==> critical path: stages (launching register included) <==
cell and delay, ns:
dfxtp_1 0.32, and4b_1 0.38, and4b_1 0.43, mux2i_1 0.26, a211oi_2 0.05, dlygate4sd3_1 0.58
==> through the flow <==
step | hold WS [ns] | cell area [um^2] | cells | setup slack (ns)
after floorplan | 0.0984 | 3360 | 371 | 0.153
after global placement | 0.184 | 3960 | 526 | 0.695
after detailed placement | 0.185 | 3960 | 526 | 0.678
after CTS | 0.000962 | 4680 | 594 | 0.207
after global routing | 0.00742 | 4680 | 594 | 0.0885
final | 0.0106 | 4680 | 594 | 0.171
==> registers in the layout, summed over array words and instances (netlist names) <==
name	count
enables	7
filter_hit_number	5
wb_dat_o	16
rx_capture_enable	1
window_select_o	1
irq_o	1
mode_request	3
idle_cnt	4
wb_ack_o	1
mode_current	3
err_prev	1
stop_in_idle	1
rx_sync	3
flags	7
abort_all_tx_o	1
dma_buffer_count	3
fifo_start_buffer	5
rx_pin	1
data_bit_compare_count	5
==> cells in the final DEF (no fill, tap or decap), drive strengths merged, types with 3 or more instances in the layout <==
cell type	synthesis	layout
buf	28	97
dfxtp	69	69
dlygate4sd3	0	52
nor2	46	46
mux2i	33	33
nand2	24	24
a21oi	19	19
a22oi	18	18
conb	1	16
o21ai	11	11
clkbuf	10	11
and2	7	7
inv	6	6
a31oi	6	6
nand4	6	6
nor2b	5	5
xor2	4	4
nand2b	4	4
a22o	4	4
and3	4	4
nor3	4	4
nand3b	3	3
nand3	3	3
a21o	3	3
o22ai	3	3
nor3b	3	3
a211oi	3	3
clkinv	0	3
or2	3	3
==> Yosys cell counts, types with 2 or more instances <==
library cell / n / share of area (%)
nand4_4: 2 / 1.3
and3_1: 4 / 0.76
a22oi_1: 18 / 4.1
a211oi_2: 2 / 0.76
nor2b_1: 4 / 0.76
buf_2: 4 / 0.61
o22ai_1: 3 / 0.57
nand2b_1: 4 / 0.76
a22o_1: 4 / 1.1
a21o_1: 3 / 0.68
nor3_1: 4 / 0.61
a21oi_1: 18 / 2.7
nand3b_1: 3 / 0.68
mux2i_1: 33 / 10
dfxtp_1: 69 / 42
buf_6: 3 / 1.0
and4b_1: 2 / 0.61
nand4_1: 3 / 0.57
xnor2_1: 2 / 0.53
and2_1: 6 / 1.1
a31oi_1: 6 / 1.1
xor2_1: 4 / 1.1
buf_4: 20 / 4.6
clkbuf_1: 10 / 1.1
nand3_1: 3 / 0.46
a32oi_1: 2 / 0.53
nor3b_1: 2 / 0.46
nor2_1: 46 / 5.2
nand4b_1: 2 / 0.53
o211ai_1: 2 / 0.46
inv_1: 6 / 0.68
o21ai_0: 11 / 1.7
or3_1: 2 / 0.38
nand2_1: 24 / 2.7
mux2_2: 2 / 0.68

Task requirements: Tell how many lines of the data above hold the string "final". The number alone is the answer.

Answer section: 2